Touch ID regresa para simplificar la autenticación y, lo que es aún más significativo, la ausencia de Face ID permitirá un diseño 'todo pantalla' más pulido. La apuesta es por la practicidad, no por la innovación puramente estética. El dispositivo, previsto para septiembre de 2026, se perfila como una herramienta versátil, ideal para el consumo de contenido multimedia, pero sin sacrificar la familiaridad que caracteriza a los iPhone.
Con todo, el precio podría ser un factor limitante. Las estimaciones apuntan a una cifra superior a los 2.000 euros, lo que lo convertiría en un producto de lujo, reservado para un nicho de mercado. Pero Apple nunca ha sido ajena a establecer nuevos estándares de precio, y la historia nos enseña que, a menudo, sus productos marcan el camino para la industria. El iPhone plegable no busca ser una rareza experimental, sino un dispositivo que se integre de forma natural en la vida diaria, un sucesor espiritual de aquellos modelos que revolucionaron la telefonía móvil.

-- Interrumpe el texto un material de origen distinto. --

==> config.mk <==
export PLATFORM = sky130hd
export DESIGN_NAME = amb_ctrl
export DESIGN_NICKNAME = d
export VERILOG_FILES = /design/src/amb_pkg.sv /design/src/amb_ctrl.sv /design/src/amb_sar.sv
export SDC_FILE = /design/constraint.sdc
export NUM_CORES = 1
export LEC_CHECK = 0
export CAP_MARGIN = 15
export CORE_MARGIN = 2
export CORE_UTILIZATION = 58
export CTS_CLUSTER_SIZE = 25
export DETAILED_ROUTE_END_ITERATION = 7
export DONT_BUFFER_PORTS = 1
export PLACE_DENSITY = 0.77
export SETUP_SLACK_MARGIN = 0.1
export SYNTH_ARGS = -nofsm -noshare
export SYNTH_HDL_FRONTEND = slang
export SYNTH_SLANG_ARGS = --single-unit
==> constraint.sdc <==
create_clock -name clk -period 2.3 [get_ports clk]
set_input_delay 0.345 -clock clk [delete_from_list [all_inputs] [get_ports clk]]
set_output_delay 0.345 -clock clk [all_outputs]
set_load 0.01 [all_outputs]
==> src/amb_pkg.sv <==
`default_nettype none
package amb_pkg;

  // ---------------------------------------------------------------
  // widths
  // ---------------------------------------------------------------
  localparam int unsigned DATA_W   = 8;
  localparam int unsigned ADDR_W   = 5;

  // ---------------------------------------------------------------
  // timing
  // ---------------------------------------------------------------
  localparam int unsigned CLK_PERIOD_NS  = 25;
  localparam int unsigned CONV_TIME_NS   = 40000;  // longest conversion, 40 us
  // longest time rounds down
  localparam int unsigned CONV_CYCLES    = CONV_TIME_NS / CLK_PERIOD_NS;
  // successive approximation: one step per result bit
  localparam int unsigned STEP_CYCLES    = CONV_CYCLES / DATA_W;
  localparam int unsigned STEP_CNT_W     = 8;

  // ---------------------------------------------------------------
  // reset values
  // ---------------------------------------------------------------
  localparam logic [ADDR_W-1:0] MUX_ADDR_RST = 5'h00;
  localparam logic [DATA_W-1:0] RESULT_RST   = 8'h00;

  // ---------------------------------------------------------------
  // multiplexer mode field, address bits 3 and 2
  // ---------------------------------------------------------------
  localparam int unsigned MODE_LSB = 2;
  localparam int unsigned MODE_MSB = 3;
  localparam logic [1:0] MODE_SE_4CH = 2'h1;  // single ended in 4-channel map

  typedef enum logic [1:0]
  {
    AMB_MODE_DIFF,
    AMB_MODE_SINGLE,
    AMB_MODE_PSEUDO
  } amb_mode_t;

  typedef enum logic [1:0]
  {
    AMB_ST_IDLE,
    AMB_ST_CONVERT,
    AMB_ST_DONE
  } amb_state_t;

endpackage
`default_nettype wire

==> src/amb_ctrl.sv <==
`timescale 1ns/1ps
`default_nettype none
module amb_ctrl
#(
  parameter bit EIGHT_CH = 1'b1
)
(
  input  wire logic                        clk,
  input  wire logic                        nrst,
  input  wire logic                        dev_select_n,
  input  wire logic                        load_strobe_n,
  input  wire logic                        read_strobe_n,
  input  wire logic [amb_pkg::DATA_W-1:0]  shared_bus_lines_in,
  input  wire logic                        comp_hi,
  output logic [amb_pkg::DATA_W-1:0]       shared_bus_lines_out,
  output logic                             shared_bus_lines_oe,
  output logic                             conversion_done_n,
  output logic [amb_pkg::ADDR_W-1:0]       channel_select_bits,
  output amb_pkg::amb_mode_t               mux_mode,
  output logic [amb_pkg::DATA_W-1:0]       dac_trial,
  output logic                             converting
);

  // ---------------------------------------------------------------
  // pin synchronisers
  // ---------------------------------------------------------------
  logic [2:0]                    pin_meta;
  logic [2:0]                    pin_sync;
  logic [amb_pkg::DATA_W-1:0]    bus_meta;
  logic [amb_pkg::DATA_W-1:0]    bus_sync;
  logic                          load_prev;

  // synced pin levels
  wire cs_n_s   = pin_sync[2];
  wire load_n_s = pin_sync[1];
  wire rd_n_s   = pin_sync[0];

  // two flops on every strobe and bus pin before use; comp_hi goes to the converter unsynced
  always_ff @(posedge clk or negedge nrst)
  begin
    if (!nrst)
    begin
      pin_meta  <= 3'h7;
      pin_sync  <= 3'h7;
      bus_meta  <= 8'h00;
      bus_sync  <= 8'h00;
      load_prev <= 1'b1;
    end
    else
    begin
      pin_meta  <= {dev_select_n, load_strobe_n, read_strobe_n};
      pin_sync  <= pin_meta;
      bus_meta  <= shared_bus_lines_in;
      bus_sync  <= bus_meta;
      load_prev <= load_n_s;
    end
  end

  // ---------------------------------------------------------------
  // strobe decode
  // ---------------------------------------------------------------
  // edges come from the synced levels, two cycles behind the pins
  wire load_active = !cs_n_s && !load_n_s;
  wire load_fall   = load_active && load_prev;
  wire load_rise   = !cs_n_s && load_n_s && !load_prev;
  wire read_active = !cs_n_s && !rd_n_s;
  logic rd_low_all;                                     // read held low for whole load pulse

  // read low at load fall arms keep, any read high during the pulse disarms it
  always_ff @(posedge clk or negedge nrst)
  begin
    if (!nrst)
    begin
      rd_low_all <= 1'b0;
    end
    else if (load_fall)
    begin
      rd_low_all <= !rd_n_s;
    end
    else if (load_active && rd_n_s)
    begin
      rd_low_all <= 1'b0;
    end
  end

  // address accepted only with read high at the rising edge
  wire addr_take  = load_rise && rd_n_s && !rd_low_all;
  wire keep_cfg   = load_rise && rd_low_all;
  wire conv_start = addr_take;

  // ---------------------------------------------------------------
  // mode decode from the latched address
  // ---------------------------------------------------------------
  // the mode field sits one bit higher in the eight channel map
  wire [1:0] mode_bits = channel_select_bits[amb_pkg::MODE_MSB:amb_pkg::MODE_LSB];
  wire [1:0] mode8     = channel_select_bits[4:3];
  wire [1:0] mode_sel  = EIGHT_CH ? mode8 : mode_bits;
  amb_pkg::amb_mode_t next_mode;

  // low mode bit clear is differential whatever the high bit holds
  assign next_mode = (mode_sel[0] == 1'b0)               ? amb_pkg::AMB_MODE_DIFF :
                     (mode_sel == amb_pkg::MODE_SE_4CH) ? amb_pkg::AMB_MODE_SINGLE :
                                                          amb_pkg::AMB_MODE_PSEUDO;

  // ---------------------------------------------------------------
  // converter core
  // ---------------------------------------------------------------
  logic [amb_pkg::DATA_W-1:0] trial;
  logic                       sar_done;

  // load fall aborts a running conversion
  amb_sar u_sar
  (
    .clk     (clk),
    .nrst    (nrst),
    .start   (conv_start),
    .abort   (load_fall),
    .comp_hi (comp_hi),
    .trial   (trial),
    .done    (sar_done)
  );

  // ---------------------------------------------------------------
  // control state
  // ---------------------------------------------------------------
  amb_pkg::amb_state_t state;
  amb_pkg::amb_state_t next_state;
  logic [amb_pkg::DATA_W-1:0] result;

  // control sequencing: idle, converting, result waiting
  always_comb
  begin
    next_state = state;
    unique case (state)
      amb_pkg::AMB_ST_IDLE:
        if (conv_start) next_state = amb_pkg::AMB_ST_CONVERT;
      amb_pkg::AMB_ST_CONVERT:
        if (load_fall) next_state = amb_pkg::AMB_ST_IDLE;
        else if (sar_done) next_state = amb_pkg::AMB_ST_DONE;
      amb_pkg::AMB_ST_DONE:
        if (load_fall || read_active) next_state = amb_pkg::AMB_ST_IDLE;
        else if (conv_start) next_state = amb_pkg::AMB_ST_CONVERT;
    endcase
  end

  // state, result latch and address latch
  always_ff @(posedge clk or negedge nrst)
  begin
    if (!nrst)
    begin
      state               <= amb_pkg::AMB_ST_IDLE;
      result              <= amb_pkg::RESULT_RST;
      channel_select_bits <= amb_pkg::MUX_ADDR_RST;
    end
    else
    begin
      state <= next_state;
      // an aborted conversion never reaches the output latch
      if (sar_done && !load_fall)
      begin
        result <= trial;
      end
      if (addr_take)
      begin
        channel_select_bits <= bus_sync[amb_pkg::ADDR_W-1:0];
      end
    end
  end

  // ---------------------------------------------------------------
  // registered outputs
  // ---------------------------------------------------------------
  // load fall outranks a finishing conversion
  wire done_set   = (state == amb_pkg::AMB_ST_CONVERT) && sar_done && !load_fall;
  wire done_clear = load_fall || read_active;
  wire drive_bus  = read_active;

  always_ff @(posedge clk or negedge nrst)
  begin
    if (!nrst)
    begin
      conversion_done_n    <= 1'b1;
      shared_bus_lines_out <= 8'h00;
      shared_bus_lines_oe  <= 1'b0;
      mux_mode             <= amb_pkg::AMB_MODE_DIFF;
      dac_trial            <= 8'h00;
      converting           <= 1'b0;
    end
    else
    begin
      // a finishing conversion beats a read in the same cycle
      if (done_set)
      begin
        conversion_done_n <= 1'b0;
      end
      else if (done_clear)
      begin
        conversion_done_n <= 1'b1;
      end
      // data follows the result latch; the enable alone gates the bus
      shared_bus_lines_out <= result;
      shared_bus_lines_oe  <= drive_bus;
      // a keep-config write leaves the mux mode alone
      if (!keep_cfg)
      begin
        mux_mode <= next_mode;
      end
      // trial code and busy level to the pins
      dac_trial  <= trial;
      converting <= (next_state == amb_pkg::AMB_ST_CONVERT);
    end
  end

endmodule
`default_nettype wire

==> src/amb_sar.sv <==
`timescale 1ns/1ps
`default_nettype none
module amb_sar
(
  input  wire logic                         clk,
  input  wire logic                         nrst,
  input  wire logic                         start,
  input  wire logic                         abort,
  input  wire logic                         comp_hi,
  output logic [amb_pkg::DATA_W-1:0]        trial,
  output logic                              done
);

  // ---------------------------------------------------------------
  // successive approximation sequencer
  // ---------------------------------------------------------------
  logic [amb_pkg::STEP_CNT_W-1:0] step_cnt;
  logic [2:0]                     bit_idx;
  logic                           busy;
  wire                            step_end = (step_cnt == amb_pkg::STEP_CNT_W'(amb_pkg::STEP_CYCLES - 1));
  wire  [amb_pkg::DATA_W-1:0]     bit_mask = amb_pkg::DATA_W'(1) << bit_idx;
  wire  [amb_pkg::DATA_W-1:0]     kept     = comp_hi ? trial : (trial & ~bit_mask);
  wire  [amb_pkg::DATA_W-1:0]     next_trial = (bit_idx == 3'h0) ? kept : (kept | (bit_mask >> 1));

  // one trial bit per step, msb first
  always_ff @(posedge clk or negedge nrst)
  begin
    if (!nrst)
    begin
      busy     <= 1'b0;
      step_cnt <= '0;
      bit_idx  <= 3'h7;
      trial    <= amb_pkg::RESULT_RST;
      done     <= 1'b0;
    end
    else
    begin
      done <= 1'b0;
      if (abort)
      begin
        busy <= 1'b0;
      end
      else if (start)
      begin
        busy     <= 1'b1;
        step_cnt <= '0;
        bit_idx  <= 3'h7;
        trial    <= 8'h80;
      end
      else if (busy)
      begin
        step_cnt <= step_end ? '0 : step_cnt + 1'b1;
        if (step_end)
        begin
          trial   <= next_trial;
          bit_idx <= bit_idx - 3'h1;
          if (bit_idx == 3'h0)
          begin
            busy <= 1'b0;
            done <= 1'b1;
          end
        end
      end
    end
  end

endmodule
`default_nettype wire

La pregunta ahora es si Apple logrará capturar la esencia de lo que hizo que el iPhone original o el iPhone X fueran tan disruptivos. Si lo consigue, el iPhone plegable podría no solo cambiar la forma en que interactuamos con nuestros teléfonos, sino también redefinir el propio concepto de 'smartphone'. La producción ya ha comenzado, y con Apple, como siempre, es cuestión de esperar a ver qué nos tienen preparado.